D$^3$: Scaling Up Deepfake Detection by Learning from Discrepancy

Authors: Yongqi Yang, Zhihao Qian, Ye Zhu, Olga Russakovsky, Yu Wu

Published: 2024-04-06 10:45:02+00:00

AI Summary

This paper proposes D³ (Discrepancy Deepfake Detector), a novel framework for deepfake detection that improves generalization and robustness by training on multiple generators. D³ introduces a parallel network branch using a distorted image as a discrepancy signal to learn universal artifacts across various generators, leading to improved out-of-domain performance.

Abstract

The boom of Generative AI brings opportunities entangled with risks and concerns. Existing literature emphasizes the generalization capability of deepfake detection on unseen generators, significantly promoting the detector's ability to identify more universal artifacts. This work seeks a step toward a universal deepfake detection system with better generalization and robustness. We do so by first scaling up the existing detection task setup from the one-generator to multiple-generators in training, during which we disclose two challenges presented in prior methodological designs and demonstrate the divergence of detectors' performance. Specifically, we reveal that the current methods tailored for training on one specific generator either struggle to learn comprehensive artifacts from multiple generators or sacrifice their fitting ability for seen generators (i.e., In-Domain (ID) performance) to exchange the generalization for unseen generators (i.e., Out-Of-Domain (OOD) performance). To tackle the above challenges, we propose our Discrepancy Deepfake Detector (D$^3$) framework, whose core idea is to deconstruct the universal artifacts from multiple generators by introducing a parallel network branch that takes a distorted image feature as an extra discrepancy signal and supplement its original counterpart. Extensive scaled-up experiments demonstrate the effectiveness of D$^3$, achieving 5.3% accuracy improvement in the OOD testing compared to the current SOTA methods while maintaining the ID performance. The source code will be updated in our GitHub repository: https://github.com/BigAandSmallq/D3


Key findings
D³ achieves a 5.3% improvement in out-of-domain accuracy compared to state-of-the-art methods while maintaining in-domain performance. The method shows robustness against post-processing operations like Gaussian blur and JPEG compression.
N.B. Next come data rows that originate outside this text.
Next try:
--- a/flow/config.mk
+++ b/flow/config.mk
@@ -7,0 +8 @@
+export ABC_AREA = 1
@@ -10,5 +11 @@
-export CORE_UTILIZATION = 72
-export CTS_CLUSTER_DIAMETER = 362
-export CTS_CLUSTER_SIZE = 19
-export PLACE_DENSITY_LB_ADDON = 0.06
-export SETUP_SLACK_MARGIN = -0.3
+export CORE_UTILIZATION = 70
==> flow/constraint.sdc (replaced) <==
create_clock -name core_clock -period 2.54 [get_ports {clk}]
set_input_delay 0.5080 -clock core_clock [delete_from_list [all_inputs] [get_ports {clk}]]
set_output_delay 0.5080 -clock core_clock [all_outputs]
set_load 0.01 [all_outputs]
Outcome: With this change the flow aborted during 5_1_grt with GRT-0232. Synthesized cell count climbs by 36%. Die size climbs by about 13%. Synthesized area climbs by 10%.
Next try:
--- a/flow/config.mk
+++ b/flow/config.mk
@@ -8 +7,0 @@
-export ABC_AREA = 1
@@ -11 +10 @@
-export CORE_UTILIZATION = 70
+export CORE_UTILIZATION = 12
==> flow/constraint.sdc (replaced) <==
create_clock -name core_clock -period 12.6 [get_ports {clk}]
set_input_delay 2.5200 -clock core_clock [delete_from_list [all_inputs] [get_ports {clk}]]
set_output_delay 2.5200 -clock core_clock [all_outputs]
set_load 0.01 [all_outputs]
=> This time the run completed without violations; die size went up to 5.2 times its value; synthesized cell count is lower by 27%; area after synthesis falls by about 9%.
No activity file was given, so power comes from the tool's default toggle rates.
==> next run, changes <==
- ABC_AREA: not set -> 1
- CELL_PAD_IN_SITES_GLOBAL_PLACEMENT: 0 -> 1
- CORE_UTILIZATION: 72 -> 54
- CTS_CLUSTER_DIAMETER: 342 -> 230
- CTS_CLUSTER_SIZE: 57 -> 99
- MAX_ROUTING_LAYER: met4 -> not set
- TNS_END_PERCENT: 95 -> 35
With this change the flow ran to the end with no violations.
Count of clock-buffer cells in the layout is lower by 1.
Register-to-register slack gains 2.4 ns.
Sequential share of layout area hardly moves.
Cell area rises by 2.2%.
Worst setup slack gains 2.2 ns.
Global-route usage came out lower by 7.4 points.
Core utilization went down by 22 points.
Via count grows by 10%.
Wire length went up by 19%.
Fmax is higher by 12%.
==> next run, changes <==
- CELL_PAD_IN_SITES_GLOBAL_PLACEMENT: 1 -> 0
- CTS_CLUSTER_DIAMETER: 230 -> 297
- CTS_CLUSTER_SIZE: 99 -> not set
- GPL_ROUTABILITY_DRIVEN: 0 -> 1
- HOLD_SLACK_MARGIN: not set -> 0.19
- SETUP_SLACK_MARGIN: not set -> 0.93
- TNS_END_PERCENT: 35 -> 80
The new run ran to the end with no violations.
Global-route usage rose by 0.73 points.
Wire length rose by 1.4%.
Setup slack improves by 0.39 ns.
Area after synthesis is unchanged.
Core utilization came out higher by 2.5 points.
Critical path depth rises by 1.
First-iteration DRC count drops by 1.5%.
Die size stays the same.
Setup of run 1:
// uSFFT
module uSFFT #(
    parameter BITWIDTH = 8,
    parameter BINPUT = 2
) (
    input wire iClk,
    input wire iRstN,
    input wire loadW,
    input wire iClr,
    input wire iAReal0,
    input wire iAImg0,
    input wire iAReal1,
    input wire iAImg1,
    input wire iBReal0,
    input wire iBImg0,
    input wire iBReal1,
    input wire iBImg1,
    input wire [BITWIDTH-1:0] iwReal,
    input wire [BITWIDTH-1:0] iwImg,
    output wire oCReal0,
    output wire oCImg0,
    output wire oCReal1,
    output wire oCImg1,
    output wire oDReal0,
    output wire oDImg0,
    output wire oDReal1,
    output wire oDImg1
);
Size: roughly 3,200 cells after synthesis, about 600 flip-flops, ~36 I/O pins.
make LEC_CHECK=0 CAP_MARGIN=35 CELL_PAD_IN_SITES_DETAIL_PLACEMENT=0 CORE_MARGIN=2 CORE_UTILIZATION=72 CTS_CLUSTER_SIZE=41 GPL_ROUTABILITY_DRIVEN=1 PLACE_DENSITY=0.36 SLEW_MARGIN=20 TNS_END_PERCENT=90 finish   # period 1.72 ns
run.sh (not shown) runs the stock make flow with config.mk's settings and CLKGATE_MAP_FILE=.
Run 1 failed in global routing with ODB-0269.
Inputs modified between run 1 and run 2:
Settings: ABC_AREA: unset -> 1; SETUP_SLACK_MARGIN: unset -> -0.15; the clock period (ns, I/O delays scaled along): 1.72 -> 1.56.
[summary]
In run 2 the implementation ran to completion but is not tape-out ready, as the final checks report negative setup slack.
Run 1 has lower cell total after placement than run 2.
Between run 2 and run 1, it is run 2 whose post-CTS resize count is lower, by 100.
Run 2 against run 1: chip area line of the yosys report moved up; and-or/or-and share of the synthesized area increased by 3.4 points relative to the old numbers; sequential element share of the synthesized area lost 2.0 points; core outline area +4.8%; net count after synthesis went up by 24%.
> inputs changed (run 2 -> run 3)
Settings: TNS_END_PERCENT: 90 -> unset; CTS_CLUSTER_SIZE: 41 -> unset; ABC_AREA: 1 -> unset; CAP_MARGIN: 35 -> 20; SETUP_SLACK_MARGIN: -0.15 -> unset; GPL_ROUTABILITY_DRIVEN: 1 -> unset; CELL_PAD_IN_SITES_DETAIL_PLACEMENT: 0 -> unset; PLACE_DENSITY: 0.36 -> unset; the clock period (ns, I/O delays scaled along): 1.56 -> 3.24.
==> comparison <==
Across both runs, non-filler instance count after layout was lower for run 3 than for run 2.
Run 3 vs. run 2: area enclosed by the die boundary went down about 4%; synthesized cell count now sits lower.
Although run 3 finished all stages, its layout failed final checks on negative hold slack.
When the final numbers for run 2 and run 3 were put side by side, the final number of hold-violating endpoints turned out to be smaller in run 2.
Re largest fanout on the critical path: run 3 is 4 up on run 2.
The total detailed-routing wirelength in run 3 sits about 20% below the value recorded for run 2.
Modified inputs, run 4 compared to run 3
Settings: swapping 72 for 57 in CORE_UTILIZATION; swapping 3.24 for 3.03 in the clock period (ns, I/O delays scaled along).
Findings:
Every stage of the flow completed for run 4, and the final layout passed the timing, design-rule and antenna checks. Against run 3, total internal power in run 4 rose by more than 10%. The core utilization in run 4 sits 16 points below the value recorded for run 3. Run 4 ended up with a lower maximum ir drop on the vdd rail than run 3 did. Count of non-CTS buffers in the layout (run 4 over run 3): increase, about 18%. Total die size: run 4 worse than run 3.

========
Starting RTL as in the previous note.
clock: 1.68 ns
lec_check: 0
abc_area: 1
cap_margin: 5
cell_pad_in_sites_detail_placement: 0
core_margin: 2
core_utilization: 72
cts_cluster_size: 44
gpl_routability_driven: 0
slew_margin: 20
tns_end_percent: 90
The first run finished with negative setup slack left.
Next try:
CAP_MARGIN = 20   (was 5)
CELL_PAD_IN_SITES_DETAIL_PLACEMENT = unset   (was 0)
CORE_UTILIZATION = 70   (was 72)
CTS_CLUSTER_DIAMETER = 364   (was unset)
CTS_CLUSTER_SIZE = 16   (was 44)
GPL_ROUTABILITY_DRIVEN = unset   (was 0)
SETUP_SLACK_MARGIN = -0.16   (was unset)
TNS_END_PERCENT = unset   (was 90)
The new run completed, yet does not pass: negative setup slack; power fell by 14%; clock skew fell by 12 ps; non-clock buffer count fell by 38; first-iteration DRC count fell by 30%; global-route usage fell by 3.1 points.
Next try:
ABC_AREA = unset   (was 1)
CORE_UTILIZATION = 40   (was 70)
CTS_CLUSTER_DIAMETER = unset   (was 364)
CTS_CLUSTER_SIZE = unset   (was 16)
SETUP_SLACK_MARGIN = unset   (was -0.16)
clock period = 4.0 ns   (was 1.68 ns; I/O delays follow)
Result: This time the run produced a clean layout. Synthesized cell count falls by 21%. Non-clock buffer count falls by 345. Synthesized area falls by 4.3%.
Next try:
SETUP_SLACK_MARGIN = -0.28   (was unset)
clock period = 3.03 ns   (was 4.0 ns; I/O delays follow)
What happened: Clock-buffer cell count rose by 2; clock skew rose by 11 ps; worst hold slack gets better by 240 ps; cell area rose by 0.44%; area after synthesis stays the same; global-route usage rose by 0.39 points; via count barely changes; sequential share of layout area fell by 0.18 points.

========
Setup of run a:
uSFFT again, from the RTL that the note above started with.
clock: 1.72 ns
lec_check: 0
cap_margin: 35
cell_pad_in_sites_detail_placement: 0
core_margin: 2
core_utilization: 72
cts_cluster_size: 41
gpl_routability_driven: 1
place_density: 0.36
setup_slack_margin: 0.47
slew_margin: 20
tns_end_percent: 90
Seen in the log of run a: DPL-0038 during global routing (5_1_grt), after which the run never completed.
### run a -> run b
- setting ABC_AREA to 1 for the first time
- changing GPL_ROUTABILITY_DRIVEN from 1 to 0
- removing PLACE_DENSITY (formerly 0.36)
- changing CAP_MARGIN from 35 to 5
- changing CTS_CLUSTER_SIZE from 41 to 44
- changing SETUP_SLACK_MARGIN from 0.47 to -0.12
- changing the clock period (ns, I/O delays scaled along) from 1.72 to 1.68
Notes after the runs:
- Run a: it failed during global routing (5_1_grt), and the tool reported DPL-0038.
- Although run b finished all stages, its layout failed final checks on negative setup slack.
- Run b ended up with a higher total cell area reported by yosys after synthesis than run a did.
- Diff run a -> run b: mux contribution to synthesized area held; area fraction in and, or, nand and nor cells after synthesis went up 3.1 points.
- Summary of run b over run a: number of buffers inserted during clock tree synthesis rose by 6, total placed instance area grew by 1.3%, detailed placement HPWL shows an increase of about 3.4%.
- Re area of the die: run b is 2100 sq um up on run a.

========
uSFFT again, from the RTL that the note above started with.
clock: 3.36 ns
lec_check: 0
cap_margin: 20
core_margin: 2
core_utilization: 55
cts_cluster_size: 100
slew_margin: 20
Change:
- CORE_UTILIZATION: 55 -> 40
- CTS_CLUSTER_SIZE: 100 -> unset
- clock period: 3.36 -> 3.03 ns (I/O delays scaled with it)
Outcome:
- The changed run produced a clean layout
- cell count came out higher by 7.0%
- total power came out higher by 9.8%
- global-route usage came out lower by 7.2 points
- area after synthesis is unchanged
- sequential cell count stays the same
- fmax came out higher by 11%
- first-iteration DRC count came out higher by 26%
Change:
- ABC_AREA: unset -> 1
- CORE_UTILIZATION: 40 -> 69
- CTS_CLUSTER_DIAMETER: unset -> 258
- PLACE_DENSITY: unset -> 0.37
- clock period: 3.03 -> 1.51 ns (I/O delays scaled with it)
The changed run finished but failed the layout checks on negative setup slack. Synthesized area is higher by about 4.5%. Non-clock buffer count increases by 511. Wire length grows by 85%.

========
## v29
Starting RTL as in the previous note.
Design uSFFT, start of the top module:
module uSFFT #(
    parameter BITWIDTH = 8,
    parameter BINPUT = 2
) (
    input wire iClk,
    input wire iRstN,
    input wire loadW,
    input wire iClr,
    input wire iAReal0,
    input wire iAImg0,
    input wire iAReal1,
    input wire iAImg1,
    input wire iBReal0,
    input wire iBImg0,
    input wire iBReal1,
    input wire iBImg1,
    input wire [BITWIDTH-1:0] iwReal,
    input wire [BITWIDTH-1:0] iwImg,
    output wire oCReal0,
    output wire oCImg0,
    output wire oCReal1,
    output wire oCImg1,
    output wire oDReal0,
    output wire oDImg0,
    output wire oDReal1,
    output wire oDImg1
);
make LEC_CHECK=0 CAP_MARGIN=20 CORE_MARGIN=2 CORE_UTILIZATION=16 SLEW_MARGIN=20 finish   # period 5.32 ns
Changes in v17 relative to v29:
Settings: an added SETUP_SLACK_MARGIN of 0.68; a change of CORE_UTILIZATION from 16 to 72; an added PLACE_DENSITY of 0.35; a change of the clock period (ns, I/O delays scaled along) from 5.32 to 2.28.
- On yosys stat chip area, v17 and v29 are neck and neck.
- Taking v29 as the reference point, the combinational fraction of the cell area of v17 rises by 4.3 points.
- Compare v17 and v29 | routed length on met2 lower: v29
- Summary: total power, v17 worse than v29
- Compared with v29, in v17 first-iteration DRC count shows an increase of 1846; final antenna diode count shows a reduction of 4; maximum fanout encountered on the critical timing path shows a reduction of 8.
- In the tables for v17 and v29, finished layout cell area reads lower with v29.
- No crash in v17: every stage finished, but the layout fails its final checks due to negative setup slack.
- Relative contribution of the clock network to total power, v17 and v29: smaller value in v17
- Compared to v29, v17 has number of detailed-routing iterations run before antenna repair 3 higher.
Input changes introduced in v58 (baseline for comparison: v17):
Settings: CORE_UTILIZATION: 72 -> 61; PLACE_DENSITY: 0.35 -> unset; SETUP_SLACK_MARGIN: 0.68 -> 0.8; the clock period (ns, I/O delays scaled along): 2.28 -> 2.95.
Notes after the runs:
v58 ran to completion and came out clean on the timing, design-rule and antenna checks. Although it ran to completion, v17 produced a layout that fails the final checks because of negative setup slack. The area growth from synthesis to layout of v58 falls short of that of v17 by 10 points. Final routed wirelength across all metal layers: v58 lower than v17. Of v17 and v58, v58 shows the lower final cell count, with v17 above it.
The following lists how v20 was set up differently from v58:
Settings: changing SETUP_SLACK_MARGIN from 0.8 to -0.15; setting ABC_AREA to 1 for the first time; changing CORE_UTILIZATION from 61 to 70; setting CTS_CLUSTER_SIZE to 16 for the first time; changing the clock period (ns, I/O delays scaled along) from 2.95 to 1.68.
==> results <==
The effective utilization at floorplan of v20 exceeds that of v58 by 9.3 points.
Final checks on v20, whose flow otherwise completed, came back failing, citing negative setup slack.
Delta (v20 minus v58): signed area change from the synthesized netlist to the final layout increased by 5.5 points relative to the old numbers; switching power as a share of total power increased by 1.8 points relative to the old numbers.
No activity file was given, so power comes from the tool's default toggle rates.
## flow/design.v

```verilog
module debounc_1 (
	clk,
	n_rst,
	din,
	dout
);
parameter T_20MS = 15'd20_000;  
input clk;
input n_rst;
input din;
output dout;
reg [14:0] cnt;
wire cnt_restart;
reg din_d1;
always @(posedge clk or negedge n_rst)
	if(!n_rst) begin
		din_d1 <= 1'b0;
	end
	else begin
		din_d1 <= din;
	end
assign cnt_restart = (din != din_d1)? 1'b1 : 1'b0;
always @(posedge clk or negedge n_rst)
	if(!n_rst) begin
		cnt <= 15'h0000;
	end
	else begin
		cnt <= (cnt_restart == 1'b1)? T_20MS :
			   (cnt > 15'h0000)? cnt - 15'h0001 : cnt;
	end
reg dout_rdy;
always @(posedge clk or negedge n_rst)
	if(!n_rst) begin
		dout_rdy <= 1'b0;
	end
	else begin
		dout_rdy <= ((cnt == 15'h0000) && (cnt_restart == 1'b0))? din : dout_rdy;
	end	
assign dout = dout_rdy;
endmodule
module debounc_2 (
	clk,
	n_rst,
	din,
	dout
);
parameter T_20MS = 15'd20_000;  
input clk;
input n_rst;
input din;
output dout;
reg [14:0] cnt;
wire cnt_restart;
reg din_d1;
always @(posedge clk or negedge n_rst)
	if(!n_rst) begin
		din_d1 <= 1'b0;
	end
	else begin
		din_d1 <= din;
	end
assign cnt_restart = (din != din_d1)? 1'b1 : 1'b0;
always @(posedge clk or negedge n_rst)
	if(!n_rst) begin
		cnt <= 15'h0000;
	end
	else begin
		 cnt <= ((cnt_restart == 1'b1) && (cnt == 15'h0000))? T_20MS :
            (cnt > 15'h0000)? cnt - 15'h0001 : cnt;
	end
reg dout_rdy;
always @(posedge clk or negedge n_rst)
   if(!n_rst) begin
      dout_rdy <= 1'b0;
   end
   else begin
      dout_rdy <= (cnt == T_20MS)? din_d1 : dout_rdy;
   end   assign dout = dout_rdy;
endmodule
module debounc_3 (
	clk,
	n_rst,
	din,
	dout
);
parameter T_20MS = 15'd20_000;  
input clk;
input n_rst;
input din;
output dout;
reg [14:0] cnt;
wire cnt_restart;
reg din_d1;
always @(posedge clk or negedge n_rst)
	if(!n_rst) begin
		din_d1 <= 1'b0;
	end
	else begin
		din_d1 <= din;
	end
assign cnt_restart = (din != din_d1)? 1'b1 : 1'b0;
always @(posedge clk or negedge n_rst)
	if(!n_rst) begin
		cnt <= 15'h0000;
	end
	else begin
		 cnt <= ((cnt_restart == 1'b1) && (cnt == 15'h0000))? T_20MS :
            (cnt > 15'h0000)? cnt - 15'h0001 : cnt;
	end
reg dout_rdy;
always @(posedge clk or negedge n_rst)
	if(!n_rst) begin
		dout_rdy <= 1'b0;
	end
	else begin
		dout_rdy <= ((cnt == 15'h0000) && (cnt_restart == 1'b0))? din : dout_rdy;
	end	
assign dout = dout_rdy;
endmodule
module edge_det_p(
    clk,
    n_rst,
    b0,
    b0_on
);
input clk;
input n_rst;
input b0;
output b0_on;
reg b0_d1;
reg b0_d2;
wire b0_on;
always @(posedge clk or negedge n_rst)  
if(!n_rst) begin
    b0_d1 <= 1'b0;
    b0_d2 <= 1'b0;
end
else begin
    b0_d1 <= b0;
    b0_d2 <= b0_d1;
end
assign b0_on = (b0_d1 && !b0_d2) ? 1'b1 : 1'b0;  
endmodule
module led(
  clk,
  n_rst,
  din,
  dout
  );
input clk;
input n_rst;
input din;
output reg dout;
parameter T_1S = 20'd1_000_000; 
reg [19:0] counter; 
reg din_prev; 
always @(posedge clk or negedge n_rst) begin
  if (!n_rst) begin
    counter <= 0;
    dout <= 0;
    din_prev <= 0;
  end 
  else begin
    if (din != din_prev) begin
      counter <= 0;  
      dout <= 1;  
    end 
    else if (counter >= T_1S) begin
      dout <= 0;
      counter <= counter;  
    end 
    else begin
      counter <= counter + 1;  
    end
    din_prev <= din;  
  end
end
endmodule
module doorlock_hdl(
  clk,
  n_rst,
  bt,
  btstar,
  led
);
input clk;
input n_rst;
input [9:0] bt;
input btstar;
output led;
parameter S_IDLE = 3'h0;
parameter S_FIRST = 3'h1;
parameter S_SEC = 3'h2;
parameter S_LAST = 3'h3;
parameter S_OPEN = 3'h4;
parameter S_FAKE = 3'h5;
wire bt_any;
reg [2:0] c_state, n_state;
always @(posedge clk or negedge n_rst)
  if(!n_rst) begin
    c_state <= S_IDLE;
  end
  else begin
    c_state <= n_state;
  end
assign bt_any = (bt == 10'h000)? 1'b0 : 1'b1;
always @(c_state or bt or btstar or bt_any)
  case (c_state)
    S_IDLE : begin
      n_state = (bt[1] == 1'b1)? S_FIRST : c_state;
    end
    S_FIRST : begin
      n_state = (bt[2] == 1'b1)? S_SEC : ((btstar == 1'b1) || (bt_any == 1'b1))? S_IDLE : c_state;
    end
    S_SEC : begin
      n_state = (bt[7] == 1'b1)? S_LAST : (btstar == 1'b1) ? S_IDLE : (bt_any == 1'b1) ? S_FAKE : c_state;
    end
    S_LAST : begin
      n_state = (btstar == 1'b1)? S_OPEN : (bt[7] == 1'b1) ? c_state : (bt_any == 1'b1)? S_FAKE : c_state;
    end
    S_OPEN : begin
      n_state = S_IDLE;
    end
    S_FAKE : begin
      n_state = (bt[7] == 1'b1) ? S_LAST : (btstar == 1'b1) ? S_IDLE : c_state;
    end
    default : begin
      n_state = S_IDLE;
    end
  endcase
assign led = (c_state == S_OPEN)? 1'b1 : 1'b0;
endmodule
module bd_if(
  clk,
  n_rst,
  bt_i,
  btstar_i,
  led_i,
  bt_o,
  btstar_o,
  led_o
  );
parameter T_1S = 20'd1_000_000;
parameter T_20MS = 15'd20_000;
input clk;
input n_rst;
input [9:0] bt_i;
input btstar_i;
input led_i;
output [9:0] bt_o;
output btstar_o;
output led_o;
wire [9:0] dwire;
debounc_1 #(.T_20MS(T_20MS)) u_debounc0(
  .clk(clk),
  .n_rst(n_rst),
  .din(bt_i[0]),
  .dout(dwire[0])
);
edge_det_p u_edgedet_p0 (
  .clk(clk),
  .n_rst(n_rst),
  .b0(dwire[0]),
  .b0_on(bt_o[0])
  );
debounc_1 #(.T_20MS(T_20MS)) u_debounc1(
  .clk(clk),
  .n_rst(n_rst),
  .din(bt_i[1]),
  .dout(dwire[1])
);
edge_det_p u_edgedet_p1 (
  .clk(clk),
  .n_rst(n_rst),
  .b0(dwire[1]),
  .b0_on(bt_o[1])
  );
debounc_2 #(.T_20MS(T_20MS)) u_debounc2(
  .clk(clk),
  .n_rst(n_rst),
  .din(bt_i[2]),
  .dout(dwire[2])
);
edge_det_p u_edgedet_p2 (
  .clk(clk),
  .n_rst(n_rst),
  .b0(dwire[2]),
  .b0_on(bt_o[2])
  );
debounc_2 #(.T_20MS(T_20MS)) u_debounc3(
  .clk(clk),
  .n_rst(n_rst),
  .din(bt_i[3]),
  .dout(dwire[3])
);
edge_det_p u_edgedet_p3 (
  .clk(clk),
  .n_rst(n_rst),
  .b0(dwire[3]),
  .b0_on(bt_o[3])
  );
debounc_2 #(.T_20MS(T_20MS)) u_debounc4(
  .clk(clk),
  .n_rst(n_rst),
  .din(bt_i[4]),
  .dout(dwire[4])
);
edge_det_p u_edgedet_p4 (
  .clk(clk),
  .n_rst(n_rst),
  .b0(dwire[4]),
  .b0_on(bt_o[4])
  );
debounc_2 #(.T_20MS(T_20MS)) u_debounc5(
  .clk(clk),
  .n_rst(n_rst),
  .din(bt_i[5]),
  .dout(dwire[5])
);
edge_det_p u_edgedet_p5 (
  .clk(clk),
  .n_rst(n_rst),
  .b0(dwire[5]),
  .b0_on(bt_o[5])
  );
debounc_3 #(.T_20MS(T_20MS)) u_debounc6(
  .clk(clk),
  .n_rst(n_rst),
  .din(bt_i[6]),
  .dout(dwire[6])
);
edge_det_p u_edgedet_p6 (
  .clk(clk),
  .n_rst(n_rst),
  .b0(dwire[6]),
  .b0_on(bt_o[6])
  );
debounc_3 #(.T_20MS(T_20MS)) u_debounc7(
  .clk(clk),
  .n_rst(n_rst),
  .din(bt_i[7]),
  .dout(dwire[7])
);
edge_det_p u_edgedet_p7(
  .clk(clk),
  .n_rst(n_rst),
  .b0(dwire[7]),
  .b0_on(bt_o[7])
  );
debounc_3 #(.T_20MS(T_20MS)) u_debounc8(
  .clk(clk),
  .n_rst(n_rst),
  .din(bt_i[8]),
  .dout(dwire[8])
);
edge_det_p u_edgedet_p8 (
  .clk(clk),
  .n_rst(n_rst),
  .b0(dwire[8]),
  .b0_on(bt_o[8])
  );
debounc_3 #(.T_20MS(T_20MS)) u_debounc9(
  .clk(clk),
  .n_rst(n_rst),
  .din(bt_i[9]),
  .dout(dwire[9])
);
edge_det_p u_edgedet_p9 (
  .clk(clk),
  .n_rst(n_rst),
  .b0(dwire[9]),
  .b0_on(bt_o[9])
  );
edge_det_p u_edgedet_pstar (
  .clk(clk),
  .n_rst(n_rst),
  .b0(~btstar_i),
  .b0_on(btstar_o)
  );
led #(.T_1S(T_1S)) u_led(
  .clk(clk),
  .n_rst(n_rst),
  .din(led_i),
  .dout(led_o)
);
endmodule
module top(
	clk,
	n_rst,
	bt,
	btstar,
	led
);
parameter T_1S = 20'd1_000_000;  
parameter T_20MS = 15'd20_000;  
input clk;
input n_rst;
input [9:0] bt;
input btstar;
output led;
wire [9:0] bt_w;
wire btstar_w;
wire led_w;
bd_if #(
	.T_1S(T_1S),
	.T_20MS(T_20MS)
) u_bd_if(
    .clk(clk),
    .n_rst(n_rst),
    .bt_i(bt),
    .btstar_i(btstar),
    .led_i(led_w),
    .bt_o(bt_w),
    .btstar_o(btstar_w),
    .led_o(led)
);
doorlock_hdl u_doorlock(
    .clk(clk),
    .n_rst(n_rst),
    .bt(bt_w),
    .btstar(btstar_w),
    .led(led_w)
);
endmodule
```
Ablation studies confirm the importance of all components of the proposed architecture.
Approach
D³ uses a two-branch network architecture. One branch processes the original image, and the other processes a distorted version (e.g., patch-shuffled) of the same image. A self-attention mechanism combines features from both branches, learning to identify universal artifacts that remain consistent despite the distortion. A final classifier predicts whether the image is real or fake.
Datasets
UniversalFakeDetect (UFD) and GenImage datasets, merged and scaled up to include 20 state-of-the-art generators (8 for training, 12 for testing).
Model(s)
Pre-trained CLIP:ViT-L/14 model as the feature extractor; a self-attention layer and a fully connected layer are trained.